| REQUIREMENT |
Write each line out a second time, exactly as shown below.

| SUPPLIED RECORDS |
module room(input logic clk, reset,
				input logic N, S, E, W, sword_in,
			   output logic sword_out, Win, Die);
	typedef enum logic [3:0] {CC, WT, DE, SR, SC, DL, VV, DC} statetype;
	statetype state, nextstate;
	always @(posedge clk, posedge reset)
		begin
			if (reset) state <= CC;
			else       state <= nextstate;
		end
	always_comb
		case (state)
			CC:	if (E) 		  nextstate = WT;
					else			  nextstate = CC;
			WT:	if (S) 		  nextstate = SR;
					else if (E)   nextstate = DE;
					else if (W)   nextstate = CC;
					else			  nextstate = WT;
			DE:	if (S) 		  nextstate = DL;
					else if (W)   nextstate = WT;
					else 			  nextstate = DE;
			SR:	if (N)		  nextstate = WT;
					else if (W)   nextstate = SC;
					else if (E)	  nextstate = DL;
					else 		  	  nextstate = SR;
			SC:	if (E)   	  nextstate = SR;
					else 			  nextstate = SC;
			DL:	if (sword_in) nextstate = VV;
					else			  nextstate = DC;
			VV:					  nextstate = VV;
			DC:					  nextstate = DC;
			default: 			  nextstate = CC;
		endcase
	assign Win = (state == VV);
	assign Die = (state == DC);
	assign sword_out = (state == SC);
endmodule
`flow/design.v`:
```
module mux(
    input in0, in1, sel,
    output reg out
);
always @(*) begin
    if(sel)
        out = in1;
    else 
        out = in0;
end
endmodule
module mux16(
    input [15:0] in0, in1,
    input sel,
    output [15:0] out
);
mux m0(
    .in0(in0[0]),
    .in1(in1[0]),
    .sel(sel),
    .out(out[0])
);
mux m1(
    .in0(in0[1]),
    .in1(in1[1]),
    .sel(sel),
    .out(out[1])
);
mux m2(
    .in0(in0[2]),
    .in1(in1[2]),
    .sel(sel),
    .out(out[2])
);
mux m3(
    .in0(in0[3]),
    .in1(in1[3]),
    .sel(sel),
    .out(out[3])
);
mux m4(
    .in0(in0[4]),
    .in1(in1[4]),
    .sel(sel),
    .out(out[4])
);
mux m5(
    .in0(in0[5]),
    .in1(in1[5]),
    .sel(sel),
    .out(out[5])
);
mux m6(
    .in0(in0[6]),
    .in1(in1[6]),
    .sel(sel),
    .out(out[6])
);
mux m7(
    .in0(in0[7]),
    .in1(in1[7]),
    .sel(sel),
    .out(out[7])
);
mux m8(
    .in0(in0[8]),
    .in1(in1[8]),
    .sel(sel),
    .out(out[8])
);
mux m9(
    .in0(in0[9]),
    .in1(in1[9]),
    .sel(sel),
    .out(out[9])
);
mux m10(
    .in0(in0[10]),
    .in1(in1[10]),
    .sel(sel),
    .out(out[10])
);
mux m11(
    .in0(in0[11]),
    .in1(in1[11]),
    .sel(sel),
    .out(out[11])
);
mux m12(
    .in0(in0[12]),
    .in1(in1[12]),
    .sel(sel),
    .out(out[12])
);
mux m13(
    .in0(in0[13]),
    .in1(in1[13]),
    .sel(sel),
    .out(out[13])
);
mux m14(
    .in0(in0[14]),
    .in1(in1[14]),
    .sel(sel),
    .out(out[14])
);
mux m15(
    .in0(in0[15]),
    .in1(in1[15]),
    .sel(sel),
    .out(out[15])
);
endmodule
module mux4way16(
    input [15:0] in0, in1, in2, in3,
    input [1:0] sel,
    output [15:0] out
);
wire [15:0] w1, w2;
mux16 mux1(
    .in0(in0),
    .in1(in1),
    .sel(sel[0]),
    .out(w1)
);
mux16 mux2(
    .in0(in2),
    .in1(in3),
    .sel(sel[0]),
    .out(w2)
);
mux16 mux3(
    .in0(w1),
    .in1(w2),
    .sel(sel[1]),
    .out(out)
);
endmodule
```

| RESPONSE AREA |
module room(input logic clk, reset,
				input logic N, S, E, W, sword_in,
			   output logic sword_out, Win, Die);
	typedef enum logic [3:0] {CC, WT, DE, SR, SC, DL, VV, DC} statetype;
	statetype state, nextstate;
	always @(posedge clk, posedge reset)
		begin
			if (reset) state <= CC;
			else       state <= nextstate;
		end
	always_comb
		case (state)
			CC:	if (E) 		  nextstate = WT;
					else			  nextstate = CC;
			WT:	if (S) 		  nextstate = SR;
					else if (E)   nextstate = DE;
					else if (W)   nextstate = CC;
					else			  nextstate = WT;
			DE:	if (S) 		  nextstate = DL;
					else if (W)   nextstate = WT;
					else 			  nextstate = DE;
			SR:	if (N)		  nextstate = WT;
					else if (W)   nextstate = SC;
					else if (E)	  nextstate = DL;
					else 		  	  nextstate = SR;
			SC:	if (E)   	  nextstate = SR;
					else 			  nextstate = SC;
			DL:	if (sword_in) nextstate = VV;
					else			  nextstate = DC;
			VV:					  nextstate = VV;
			DC:					  nextstate = DC;
			default: 			  nextstate = CC;
		endcase
	assign Win = (state == VV);
	assign Die = (state == DC);
	assign sword_out = (state == SC);
endmodule
`flow/design.v`:
```
module mux(
    input in0, in1, sel,
    output reg out
);
always @(*) begin
    if(sel)
        out = in1;
    else 
        out = in0;
end
endmodule
module mux16(
    input [15:0] in0, in1,
    input sel,
    output [15:0] out
);
mux m0(
    .in0(in0[0]),
    .in1(in1[0]),
    .sel(sel),
    .out(out[0])
);
mux m1(
    .in0(in0[1]),
    .in1(in1[1]),
    .sel(sel),
    .out(out[1])
);
mux m2(
    .in0(in0[2]),
    .in1(in1[2]),
    .sel(sel),
    .out(out[2])
);
mux m3(
    .in0(in0[3]),
    .in1(in1[3]),
    .sel(sel),
    .out(out[3])
);
mux m4(
    .in0(in0[4]),
    .in1(in1[4]),
    .sel(sel),
    .out(out[4])
);
mux m5(
    .in0(in0[5]),
    .in1(in1[5]),
    .sel(sel),
    .out(out[5])
);
mux m6(
    .in0(in0[6]),
    .in1(in1[6]),
    .sel(sel),
    .out(out[6])
);
mux m7(
    .in0(in0[7]),
    .in1(in1[7]),
    .sel(sel),
    .out(out[7])
);
mux m8(
    .in0(in0[8]),
    .in1(in1[8]),
    .sel(sel),
    .out(out[8])
);
mux m9(
    .in0(in0[9]),
    .in1(in1[9]),
    .sel(sel),
    .out(out[9])
);
mux m10(
    .in0(in0[10]),
    .in1(in1[10]),
    .sel(sel),
    .out(out[10])
);
mux m11(
    .in0(in0[11]),
    .in1(in1[11]),
    .sel(sel),
    .out(out[11])
);
mux m12(
    .in0(in0[12]),
    .in1(in1[12]),
    .sel(sel),
    .out(out[12])
);
mux m13(
    .in0(in0[13]),
    .in1(in1[13]),
    .sel(sel),
    .out(out[13])
);
mux m14(
    .in0(in0[14]),
    .in1(in1[14]),
    .sel(sel),
    .out(out[14])
);
mux m15(
    .in0(in0[15]),
    .in1(in1[15]),
    .sel(sel),
    .out(out[15])
);
endmodule
module mux4way16(
    input [15:0] in0, in1, in2, in3,
    input [1:0] sel,
    output [15:0] out
);
wire [15:0] w1, w2;
mux16 mux1(
    .in0(in0),
    .in1(in1),
    .sel(sel[0]),
    .out(w1)
);
mux16 mux2(
    .in0(in2),
    .in1(in3),
    .sel(sel[0]),
    .out(w2)
);
mux16 mux3(
    .in0(w1),
    .in1(w2),
    .sel(sel[1]),
    .out(out)
);
endmodule
```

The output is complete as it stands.